::: Entries provided :::
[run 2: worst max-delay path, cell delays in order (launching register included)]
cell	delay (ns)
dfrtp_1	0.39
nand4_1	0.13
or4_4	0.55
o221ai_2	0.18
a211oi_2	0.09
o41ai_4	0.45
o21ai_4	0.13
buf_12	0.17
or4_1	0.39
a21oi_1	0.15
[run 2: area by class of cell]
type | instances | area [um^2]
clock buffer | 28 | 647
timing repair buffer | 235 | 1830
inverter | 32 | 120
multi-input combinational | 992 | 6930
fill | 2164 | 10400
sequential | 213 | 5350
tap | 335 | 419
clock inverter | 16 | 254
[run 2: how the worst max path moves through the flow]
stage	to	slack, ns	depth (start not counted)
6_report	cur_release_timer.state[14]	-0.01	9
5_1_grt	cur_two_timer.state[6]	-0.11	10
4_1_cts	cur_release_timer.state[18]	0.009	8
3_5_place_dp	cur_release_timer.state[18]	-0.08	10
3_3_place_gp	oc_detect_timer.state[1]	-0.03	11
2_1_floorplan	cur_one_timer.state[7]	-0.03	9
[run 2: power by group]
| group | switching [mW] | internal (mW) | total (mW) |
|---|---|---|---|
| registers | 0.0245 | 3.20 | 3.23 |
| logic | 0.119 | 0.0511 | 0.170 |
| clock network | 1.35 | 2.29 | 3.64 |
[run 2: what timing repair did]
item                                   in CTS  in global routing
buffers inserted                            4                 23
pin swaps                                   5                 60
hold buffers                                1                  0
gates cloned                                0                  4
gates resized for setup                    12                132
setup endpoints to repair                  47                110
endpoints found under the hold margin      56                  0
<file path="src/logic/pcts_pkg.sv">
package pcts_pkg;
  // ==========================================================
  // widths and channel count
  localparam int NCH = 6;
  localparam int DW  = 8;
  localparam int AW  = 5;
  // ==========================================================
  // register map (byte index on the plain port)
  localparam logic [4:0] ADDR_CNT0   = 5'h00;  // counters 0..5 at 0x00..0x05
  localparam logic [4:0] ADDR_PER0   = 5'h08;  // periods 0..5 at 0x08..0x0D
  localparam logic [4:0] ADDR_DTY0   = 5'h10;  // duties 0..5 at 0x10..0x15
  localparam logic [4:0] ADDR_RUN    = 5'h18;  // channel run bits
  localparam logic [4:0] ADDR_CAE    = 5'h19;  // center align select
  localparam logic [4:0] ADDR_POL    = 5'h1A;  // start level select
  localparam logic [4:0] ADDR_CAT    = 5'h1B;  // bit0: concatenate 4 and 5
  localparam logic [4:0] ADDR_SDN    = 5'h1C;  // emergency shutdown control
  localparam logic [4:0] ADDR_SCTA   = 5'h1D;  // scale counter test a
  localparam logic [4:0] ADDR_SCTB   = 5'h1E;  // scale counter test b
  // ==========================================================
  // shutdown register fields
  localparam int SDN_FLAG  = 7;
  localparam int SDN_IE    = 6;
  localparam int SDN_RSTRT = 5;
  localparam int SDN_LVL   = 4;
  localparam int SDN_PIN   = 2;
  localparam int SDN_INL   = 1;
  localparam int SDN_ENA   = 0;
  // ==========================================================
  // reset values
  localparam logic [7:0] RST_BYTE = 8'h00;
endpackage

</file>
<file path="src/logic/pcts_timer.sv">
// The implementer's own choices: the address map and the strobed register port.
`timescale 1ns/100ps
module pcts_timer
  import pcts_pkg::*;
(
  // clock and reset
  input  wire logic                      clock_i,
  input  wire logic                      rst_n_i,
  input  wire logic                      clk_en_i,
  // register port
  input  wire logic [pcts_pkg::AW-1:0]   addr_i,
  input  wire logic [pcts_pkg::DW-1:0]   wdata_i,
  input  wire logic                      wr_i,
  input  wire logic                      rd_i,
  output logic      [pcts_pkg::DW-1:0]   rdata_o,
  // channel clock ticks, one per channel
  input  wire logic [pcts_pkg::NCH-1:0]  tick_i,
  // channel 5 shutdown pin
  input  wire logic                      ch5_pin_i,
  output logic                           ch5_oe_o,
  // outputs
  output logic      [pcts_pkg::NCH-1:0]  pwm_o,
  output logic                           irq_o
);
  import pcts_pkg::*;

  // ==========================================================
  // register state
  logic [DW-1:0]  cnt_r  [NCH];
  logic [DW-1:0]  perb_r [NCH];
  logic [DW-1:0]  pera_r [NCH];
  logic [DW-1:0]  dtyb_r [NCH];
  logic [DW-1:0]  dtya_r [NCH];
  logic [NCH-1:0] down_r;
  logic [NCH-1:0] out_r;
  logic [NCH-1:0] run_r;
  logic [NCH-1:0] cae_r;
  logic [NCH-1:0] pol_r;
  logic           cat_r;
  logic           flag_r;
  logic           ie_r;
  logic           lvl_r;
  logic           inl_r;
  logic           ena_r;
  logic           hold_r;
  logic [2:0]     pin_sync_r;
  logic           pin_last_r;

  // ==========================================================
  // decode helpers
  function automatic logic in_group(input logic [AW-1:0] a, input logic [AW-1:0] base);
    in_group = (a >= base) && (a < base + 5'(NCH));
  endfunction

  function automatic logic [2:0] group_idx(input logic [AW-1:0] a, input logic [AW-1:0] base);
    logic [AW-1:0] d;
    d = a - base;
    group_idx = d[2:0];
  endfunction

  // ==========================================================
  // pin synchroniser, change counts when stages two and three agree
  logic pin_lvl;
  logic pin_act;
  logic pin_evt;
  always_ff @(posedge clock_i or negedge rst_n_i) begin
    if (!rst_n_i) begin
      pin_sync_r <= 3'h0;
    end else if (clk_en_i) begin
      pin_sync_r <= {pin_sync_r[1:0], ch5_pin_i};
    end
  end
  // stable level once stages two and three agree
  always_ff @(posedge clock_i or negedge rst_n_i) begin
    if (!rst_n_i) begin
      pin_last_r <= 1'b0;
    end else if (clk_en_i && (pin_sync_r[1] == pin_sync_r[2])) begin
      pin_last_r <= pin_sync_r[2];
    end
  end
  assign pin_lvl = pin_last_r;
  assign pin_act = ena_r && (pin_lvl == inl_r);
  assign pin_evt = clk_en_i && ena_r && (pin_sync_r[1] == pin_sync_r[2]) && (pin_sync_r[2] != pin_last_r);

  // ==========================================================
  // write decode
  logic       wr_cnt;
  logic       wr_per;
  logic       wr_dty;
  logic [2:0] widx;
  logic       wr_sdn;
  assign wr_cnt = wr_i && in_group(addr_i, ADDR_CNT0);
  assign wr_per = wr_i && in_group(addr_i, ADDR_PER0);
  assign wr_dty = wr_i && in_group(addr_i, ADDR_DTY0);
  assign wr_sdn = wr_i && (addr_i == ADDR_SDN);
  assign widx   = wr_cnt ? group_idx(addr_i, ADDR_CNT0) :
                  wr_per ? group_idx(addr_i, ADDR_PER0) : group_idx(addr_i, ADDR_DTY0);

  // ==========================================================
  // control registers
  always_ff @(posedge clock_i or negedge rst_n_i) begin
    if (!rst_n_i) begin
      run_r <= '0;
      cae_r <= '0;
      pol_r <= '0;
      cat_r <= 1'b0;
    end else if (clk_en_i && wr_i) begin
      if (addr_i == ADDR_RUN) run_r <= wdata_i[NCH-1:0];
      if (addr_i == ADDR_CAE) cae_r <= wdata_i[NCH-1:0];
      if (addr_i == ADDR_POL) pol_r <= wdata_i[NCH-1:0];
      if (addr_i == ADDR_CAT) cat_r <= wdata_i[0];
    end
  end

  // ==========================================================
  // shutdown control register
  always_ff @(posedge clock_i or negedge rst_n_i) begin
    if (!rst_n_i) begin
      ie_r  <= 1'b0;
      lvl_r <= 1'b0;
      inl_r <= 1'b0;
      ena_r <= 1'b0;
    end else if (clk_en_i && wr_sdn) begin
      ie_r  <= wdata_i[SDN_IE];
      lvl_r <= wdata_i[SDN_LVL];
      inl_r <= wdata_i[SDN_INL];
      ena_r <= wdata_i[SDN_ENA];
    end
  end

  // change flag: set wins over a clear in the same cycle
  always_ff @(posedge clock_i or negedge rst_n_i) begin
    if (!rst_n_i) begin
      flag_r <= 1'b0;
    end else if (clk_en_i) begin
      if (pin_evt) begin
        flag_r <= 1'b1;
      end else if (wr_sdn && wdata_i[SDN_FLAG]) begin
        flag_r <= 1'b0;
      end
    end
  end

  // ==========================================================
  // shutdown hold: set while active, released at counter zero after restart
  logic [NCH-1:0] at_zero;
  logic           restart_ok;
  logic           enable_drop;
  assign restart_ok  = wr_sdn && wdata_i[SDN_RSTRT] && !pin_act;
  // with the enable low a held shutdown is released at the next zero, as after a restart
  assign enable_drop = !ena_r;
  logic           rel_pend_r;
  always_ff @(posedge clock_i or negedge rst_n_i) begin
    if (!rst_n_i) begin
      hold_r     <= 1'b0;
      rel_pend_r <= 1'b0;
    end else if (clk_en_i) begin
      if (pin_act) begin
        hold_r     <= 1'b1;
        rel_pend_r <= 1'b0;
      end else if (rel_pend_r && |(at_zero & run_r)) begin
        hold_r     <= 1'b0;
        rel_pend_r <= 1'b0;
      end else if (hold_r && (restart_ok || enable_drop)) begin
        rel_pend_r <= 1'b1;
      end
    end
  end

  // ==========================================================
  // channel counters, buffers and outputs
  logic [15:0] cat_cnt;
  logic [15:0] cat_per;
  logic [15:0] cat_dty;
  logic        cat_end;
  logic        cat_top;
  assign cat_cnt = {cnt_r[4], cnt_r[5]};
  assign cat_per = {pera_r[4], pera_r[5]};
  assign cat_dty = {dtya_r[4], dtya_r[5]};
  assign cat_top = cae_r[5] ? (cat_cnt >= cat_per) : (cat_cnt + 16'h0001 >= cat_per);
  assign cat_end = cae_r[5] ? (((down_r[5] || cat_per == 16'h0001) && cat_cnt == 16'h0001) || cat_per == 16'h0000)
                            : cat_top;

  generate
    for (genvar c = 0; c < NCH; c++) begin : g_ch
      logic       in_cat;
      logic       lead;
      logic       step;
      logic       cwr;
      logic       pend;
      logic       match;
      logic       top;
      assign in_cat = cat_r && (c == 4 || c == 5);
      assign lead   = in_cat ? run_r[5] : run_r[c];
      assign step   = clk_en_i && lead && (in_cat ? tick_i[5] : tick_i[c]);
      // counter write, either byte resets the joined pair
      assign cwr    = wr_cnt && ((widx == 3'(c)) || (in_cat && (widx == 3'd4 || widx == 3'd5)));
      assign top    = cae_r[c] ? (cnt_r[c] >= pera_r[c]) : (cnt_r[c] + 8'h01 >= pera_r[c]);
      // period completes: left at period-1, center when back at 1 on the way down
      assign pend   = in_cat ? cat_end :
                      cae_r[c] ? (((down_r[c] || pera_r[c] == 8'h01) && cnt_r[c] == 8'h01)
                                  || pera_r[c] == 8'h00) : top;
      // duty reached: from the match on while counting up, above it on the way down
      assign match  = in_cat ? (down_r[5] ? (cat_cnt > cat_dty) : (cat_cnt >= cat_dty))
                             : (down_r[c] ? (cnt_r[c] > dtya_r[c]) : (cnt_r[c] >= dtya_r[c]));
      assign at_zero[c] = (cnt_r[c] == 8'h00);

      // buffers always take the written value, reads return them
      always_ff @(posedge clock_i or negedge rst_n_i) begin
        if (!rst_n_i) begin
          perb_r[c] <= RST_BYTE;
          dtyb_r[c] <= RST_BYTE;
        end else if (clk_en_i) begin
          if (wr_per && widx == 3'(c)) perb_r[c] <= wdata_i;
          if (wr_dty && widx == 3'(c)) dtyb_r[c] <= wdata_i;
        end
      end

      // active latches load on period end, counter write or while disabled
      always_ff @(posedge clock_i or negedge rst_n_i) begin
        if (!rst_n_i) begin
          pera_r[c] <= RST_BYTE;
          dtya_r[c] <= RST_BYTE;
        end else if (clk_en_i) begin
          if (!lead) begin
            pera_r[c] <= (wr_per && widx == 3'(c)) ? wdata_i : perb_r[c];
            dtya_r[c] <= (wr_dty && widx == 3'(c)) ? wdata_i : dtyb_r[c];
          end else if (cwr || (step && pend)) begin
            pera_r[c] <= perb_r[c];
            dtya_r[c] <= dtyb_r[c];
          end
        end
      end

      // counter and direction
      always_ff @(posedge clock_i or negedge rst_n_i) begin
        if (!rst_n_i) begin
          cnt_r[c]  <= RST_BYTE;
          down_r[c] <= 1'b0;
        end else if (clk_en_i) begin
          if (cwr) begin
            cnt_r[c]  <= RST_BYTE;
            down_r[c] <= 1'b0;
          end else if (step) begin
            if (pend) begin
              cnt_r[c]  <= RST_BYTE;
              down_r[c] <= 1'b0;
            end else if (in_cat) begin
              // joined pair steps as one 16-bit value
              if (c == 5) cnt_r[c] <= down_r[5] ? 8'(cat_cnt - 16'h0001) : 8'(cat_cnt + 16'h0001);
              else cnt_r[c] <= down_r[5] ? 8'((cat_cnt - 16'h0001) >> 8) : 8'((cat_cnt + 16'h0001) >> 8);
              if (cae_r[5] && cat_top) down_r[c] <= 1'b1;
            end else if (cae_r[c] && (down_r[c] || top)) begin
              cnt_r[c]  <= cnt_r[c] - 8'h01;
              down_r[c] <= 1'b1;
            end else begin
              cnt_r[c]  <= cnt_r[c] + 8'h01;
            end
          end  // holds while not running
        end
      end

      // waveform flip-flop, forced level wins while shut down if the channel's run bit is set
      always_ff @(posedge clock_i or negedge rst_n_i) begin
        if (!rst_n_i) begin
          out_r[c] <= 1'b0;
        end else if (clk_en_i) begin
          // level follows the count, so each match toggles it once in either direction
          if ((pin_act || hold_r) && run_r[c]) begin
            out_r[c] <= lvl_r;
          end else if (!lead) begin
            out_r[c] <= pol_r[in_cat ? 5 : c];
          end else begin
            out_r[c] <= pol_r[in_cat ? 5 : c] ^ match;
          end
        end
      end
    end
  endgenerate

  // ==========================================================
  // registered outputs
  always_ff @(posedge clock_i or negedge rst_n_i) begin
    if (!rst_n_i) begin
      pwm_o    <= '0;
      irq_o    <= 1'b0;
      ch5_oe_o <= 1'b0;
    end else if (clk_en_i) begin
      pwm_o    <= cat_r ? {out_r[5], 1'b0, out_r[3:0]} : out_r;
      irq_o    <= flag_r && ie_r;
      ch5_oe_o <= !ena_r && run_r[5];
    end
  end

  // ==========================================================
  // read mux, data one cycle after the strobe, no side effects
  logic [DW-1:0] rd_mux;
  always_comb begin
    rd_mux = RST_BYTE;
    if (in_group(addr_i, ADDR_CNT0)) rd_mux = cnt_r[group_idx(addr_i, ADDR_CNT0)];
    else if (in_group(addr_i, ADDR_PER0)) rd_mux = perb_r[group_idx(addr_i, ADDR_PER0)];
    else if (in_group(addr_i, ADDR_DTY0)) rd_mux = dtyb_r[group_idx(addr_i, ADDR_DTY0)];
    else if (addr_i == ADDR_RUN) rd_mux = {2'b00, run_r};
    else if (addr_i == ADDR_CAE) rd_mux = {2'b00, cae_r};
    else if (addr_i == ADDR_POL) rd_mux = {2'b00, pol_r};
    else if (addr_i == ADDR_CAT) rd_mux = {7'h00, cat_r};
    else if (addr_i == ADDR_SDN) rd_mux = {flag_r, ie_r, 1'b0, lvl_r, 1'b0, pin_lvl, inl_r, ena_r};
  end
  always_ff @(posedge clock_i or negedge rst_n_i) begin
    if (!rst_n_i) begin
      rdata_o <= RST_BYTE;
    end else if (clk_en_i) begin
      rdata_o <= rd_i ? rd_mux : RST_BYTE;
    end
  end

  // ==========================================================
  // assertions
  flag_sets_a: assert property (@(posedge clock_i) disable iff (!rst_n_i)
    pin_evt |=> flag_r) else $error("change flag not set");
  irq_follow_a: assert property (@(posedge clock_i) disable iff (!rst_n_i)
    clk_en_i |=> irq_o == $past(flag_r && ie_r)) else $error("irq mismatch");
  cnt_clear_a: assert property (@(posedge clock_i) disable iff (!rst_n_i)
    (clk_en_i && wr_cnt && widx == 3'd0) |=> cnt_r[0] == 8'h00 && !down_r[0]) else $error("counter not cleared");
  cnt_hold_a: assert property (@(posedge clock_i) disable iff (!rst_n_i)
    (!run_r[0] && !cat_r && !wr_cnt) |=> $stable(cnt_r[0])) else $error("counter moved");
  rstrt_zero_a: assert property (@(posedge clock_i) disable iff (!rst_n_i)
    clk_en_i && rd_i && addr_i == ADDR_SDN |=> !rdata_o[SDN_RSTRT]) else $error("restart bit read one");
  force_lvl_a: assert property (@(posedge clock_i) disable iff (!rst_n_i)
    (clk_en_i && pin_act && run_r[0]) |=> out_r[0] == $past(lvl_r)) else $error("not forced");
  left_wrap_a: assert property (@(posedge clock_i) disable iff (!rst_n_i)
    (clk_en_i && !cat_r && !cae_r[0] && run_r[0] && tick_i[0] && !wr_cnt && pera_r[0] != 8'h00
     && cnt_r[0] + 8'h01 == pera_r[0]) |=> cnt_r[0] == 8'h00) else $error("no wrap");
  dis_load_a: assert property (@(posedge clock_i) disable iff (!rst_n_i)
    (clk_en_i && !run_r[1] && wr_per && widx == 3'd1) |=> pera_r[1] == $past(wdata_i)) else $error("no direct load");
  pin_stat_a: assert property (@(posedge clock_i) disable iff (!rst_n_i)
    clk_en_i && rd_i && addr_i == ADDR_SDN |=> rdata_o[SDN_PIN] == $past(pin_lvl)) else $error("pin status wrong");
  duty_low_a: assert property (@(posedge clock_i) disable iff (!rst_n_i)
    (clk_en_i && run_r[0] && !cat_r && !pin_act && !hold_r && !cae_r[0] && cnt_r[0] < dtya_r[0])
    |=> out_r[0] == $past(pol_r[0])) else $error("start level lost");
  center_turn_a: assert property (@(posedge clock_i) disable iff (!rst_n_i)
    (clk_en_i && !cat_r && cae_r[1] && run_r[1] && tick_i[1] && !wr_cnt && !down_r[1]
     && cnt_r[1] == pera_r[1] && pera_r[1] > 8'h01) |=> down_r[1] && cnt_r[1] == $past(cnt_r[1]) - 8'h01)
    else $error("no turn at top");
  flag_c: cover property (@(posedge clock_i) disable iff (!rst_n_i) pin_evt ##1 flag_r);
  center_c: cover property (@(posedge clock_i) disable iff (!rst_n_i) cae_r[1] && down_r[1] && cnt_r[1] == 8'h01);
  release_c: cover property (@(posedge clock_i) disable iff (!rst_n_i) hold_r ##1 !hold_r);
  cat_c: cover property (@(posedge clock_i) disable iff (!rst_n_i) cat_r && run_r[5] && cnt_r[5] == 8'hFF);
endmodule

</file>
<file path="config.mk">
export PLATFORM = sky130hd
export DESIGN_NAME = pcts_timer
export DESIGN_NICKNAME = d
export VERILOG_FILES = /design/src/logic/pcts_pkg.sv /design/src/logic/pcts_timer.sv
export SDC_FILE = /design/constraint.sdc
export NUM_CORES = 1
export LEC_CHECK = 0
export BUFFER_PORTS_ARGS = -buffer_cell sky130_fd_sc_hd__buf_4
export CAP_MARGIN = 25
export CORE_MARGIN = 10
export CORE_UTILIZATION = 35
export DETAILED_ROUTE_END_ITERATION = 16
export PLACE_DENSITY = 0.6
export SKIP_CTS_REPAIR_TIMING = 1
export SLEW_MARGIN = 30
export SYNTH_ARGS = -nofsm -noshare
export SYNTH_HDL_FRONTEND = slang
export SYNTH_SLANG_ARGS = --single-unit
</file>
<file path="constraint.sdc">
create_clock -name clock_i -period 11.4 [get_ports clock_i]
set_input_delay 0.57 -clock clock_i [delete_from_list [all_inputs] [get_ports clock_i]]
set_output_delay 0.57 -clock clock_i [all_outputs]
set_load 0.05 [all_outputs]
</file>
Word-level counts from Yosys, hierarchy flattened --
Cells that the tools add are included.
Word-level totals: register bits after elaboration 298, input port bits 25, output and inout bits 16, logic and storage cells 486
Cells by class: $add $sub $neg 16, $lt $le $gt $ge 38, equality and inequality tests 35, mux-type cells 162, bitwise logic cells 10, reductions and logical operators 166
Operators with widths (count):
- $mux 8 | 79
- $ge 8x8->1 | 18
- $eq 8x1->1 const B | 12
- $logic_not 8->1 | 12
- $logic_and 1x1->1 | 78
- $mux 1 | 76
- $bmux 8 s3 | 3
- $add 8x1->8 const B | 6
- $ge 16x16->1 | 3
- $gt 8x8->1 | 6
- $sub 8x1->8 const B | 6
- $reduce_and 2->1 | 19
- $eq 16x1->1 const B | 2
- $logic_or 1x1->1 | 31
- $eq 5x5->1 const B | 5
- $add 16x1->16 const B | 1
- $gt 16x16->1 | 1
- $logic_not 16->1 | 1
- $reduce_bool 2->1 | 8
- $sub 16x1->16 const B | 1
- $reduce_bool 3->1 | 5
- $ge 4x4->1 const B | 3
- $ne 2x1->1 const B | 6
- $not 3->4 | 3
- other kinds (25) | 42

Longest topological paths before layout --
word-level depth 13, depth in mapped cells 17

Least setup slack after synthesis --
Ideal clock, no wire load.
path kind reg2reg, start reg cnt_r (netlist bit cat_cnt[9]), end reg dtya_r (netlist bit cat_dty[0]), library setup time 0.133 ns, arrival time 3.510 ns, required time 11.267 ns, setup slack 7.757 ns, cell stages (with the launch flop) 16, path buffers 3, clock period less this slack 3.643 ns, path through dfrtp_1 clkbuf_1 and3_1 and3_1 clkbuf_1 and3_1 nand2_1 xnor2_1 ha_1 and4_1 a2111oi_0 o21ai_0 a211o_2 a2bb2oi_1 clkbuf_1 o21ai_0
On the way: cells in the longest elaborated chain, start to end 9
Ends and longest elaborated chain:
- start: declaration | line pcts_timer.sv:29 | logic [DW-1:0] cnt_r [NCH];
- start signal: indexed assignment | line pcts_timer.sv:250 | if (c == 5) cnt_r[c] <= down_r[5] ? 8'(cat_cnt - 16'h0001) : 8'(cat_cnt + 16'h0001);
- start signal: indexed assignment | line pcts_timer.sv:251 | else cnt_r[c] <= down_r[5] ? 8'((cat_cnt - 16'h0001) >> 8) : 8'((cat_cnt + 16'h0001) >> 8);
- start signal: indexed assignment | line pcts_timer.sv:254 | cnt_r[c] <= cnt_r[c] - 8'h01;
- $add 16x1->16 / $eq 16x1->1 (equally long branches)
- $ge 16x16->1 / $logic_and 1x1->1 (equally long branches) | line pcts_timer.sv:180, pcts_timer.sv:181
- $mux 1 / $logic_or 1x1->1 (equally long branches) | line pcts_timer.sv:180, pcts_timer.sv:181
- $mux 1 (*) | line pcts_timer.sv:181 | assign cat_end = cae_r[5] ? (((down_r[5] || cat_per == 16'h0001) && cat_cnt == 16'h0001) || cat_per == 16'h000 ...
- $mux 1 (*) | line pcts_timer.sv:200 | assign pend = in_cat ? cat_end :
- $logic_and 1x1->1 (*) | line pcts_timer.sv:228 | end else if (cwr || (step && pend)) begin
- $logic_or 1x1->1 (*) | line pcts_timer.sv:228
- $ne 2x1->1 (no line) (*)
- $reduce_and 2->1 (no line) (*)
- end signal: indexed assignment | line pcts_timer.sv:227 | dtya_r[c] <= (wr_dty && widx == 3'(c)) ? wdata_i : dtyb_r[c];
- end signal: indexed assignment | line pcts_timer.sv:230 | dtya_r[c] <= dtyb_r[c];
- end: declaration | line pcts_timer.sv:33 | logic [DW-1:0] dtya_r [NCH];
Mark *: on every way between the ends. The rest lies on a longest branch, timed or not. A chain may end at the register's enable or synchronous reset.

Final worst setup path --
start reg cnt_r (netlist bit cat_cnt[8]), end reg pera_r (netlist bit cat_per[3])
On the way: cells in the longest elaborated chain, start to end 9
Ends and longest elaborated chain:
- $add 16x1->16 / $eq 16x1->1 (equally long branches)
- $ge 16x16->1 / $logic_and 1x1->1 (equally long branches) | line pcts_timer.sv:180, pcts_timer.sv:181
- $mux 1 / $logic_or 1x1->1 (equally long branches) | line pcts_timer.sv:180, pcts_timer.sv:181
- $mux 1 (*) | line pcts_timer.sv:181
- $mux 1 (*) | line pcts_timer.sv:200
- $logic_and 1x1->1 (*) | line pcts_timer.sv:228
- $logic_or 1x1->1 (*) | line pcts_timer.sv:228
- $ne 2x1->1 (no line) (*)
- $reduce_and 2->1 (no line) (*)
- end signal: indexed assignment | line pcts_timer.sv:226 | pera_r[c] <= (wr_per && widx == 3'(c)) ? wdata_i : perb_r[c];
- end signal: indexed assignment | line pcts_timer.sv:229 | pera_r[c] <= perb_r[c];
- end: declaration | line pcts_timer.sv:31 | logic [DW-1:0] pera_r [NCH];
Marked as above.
:::
■ What the exercise asks ■
Using the entries above, return exactly the lines from the line with "buffers and outputs" to the line with "assign cat_top = cae_r[5]", counting both of those lines.

■ Task answer ■
  // channel counters, buffers and outputs
  logic [15:0] cat_cnt;
  logic [15:0] cat_per;
  logic [15:0] cat_dty;
  logic        cat_end;
  logic        cat_top;
  assign cat_cnt = {cnt_r[4], cnt_r[5]};
  assign cat_per = {pera_r[4], pera_r[5]};
  assign cat_dty = {dtya_r[4], dtya_r[5]};
  assign cat_top = cae_r[5] ? (cat_cnt >= cat_per) : (cat_cnt + 16'h0001 >= cat_per);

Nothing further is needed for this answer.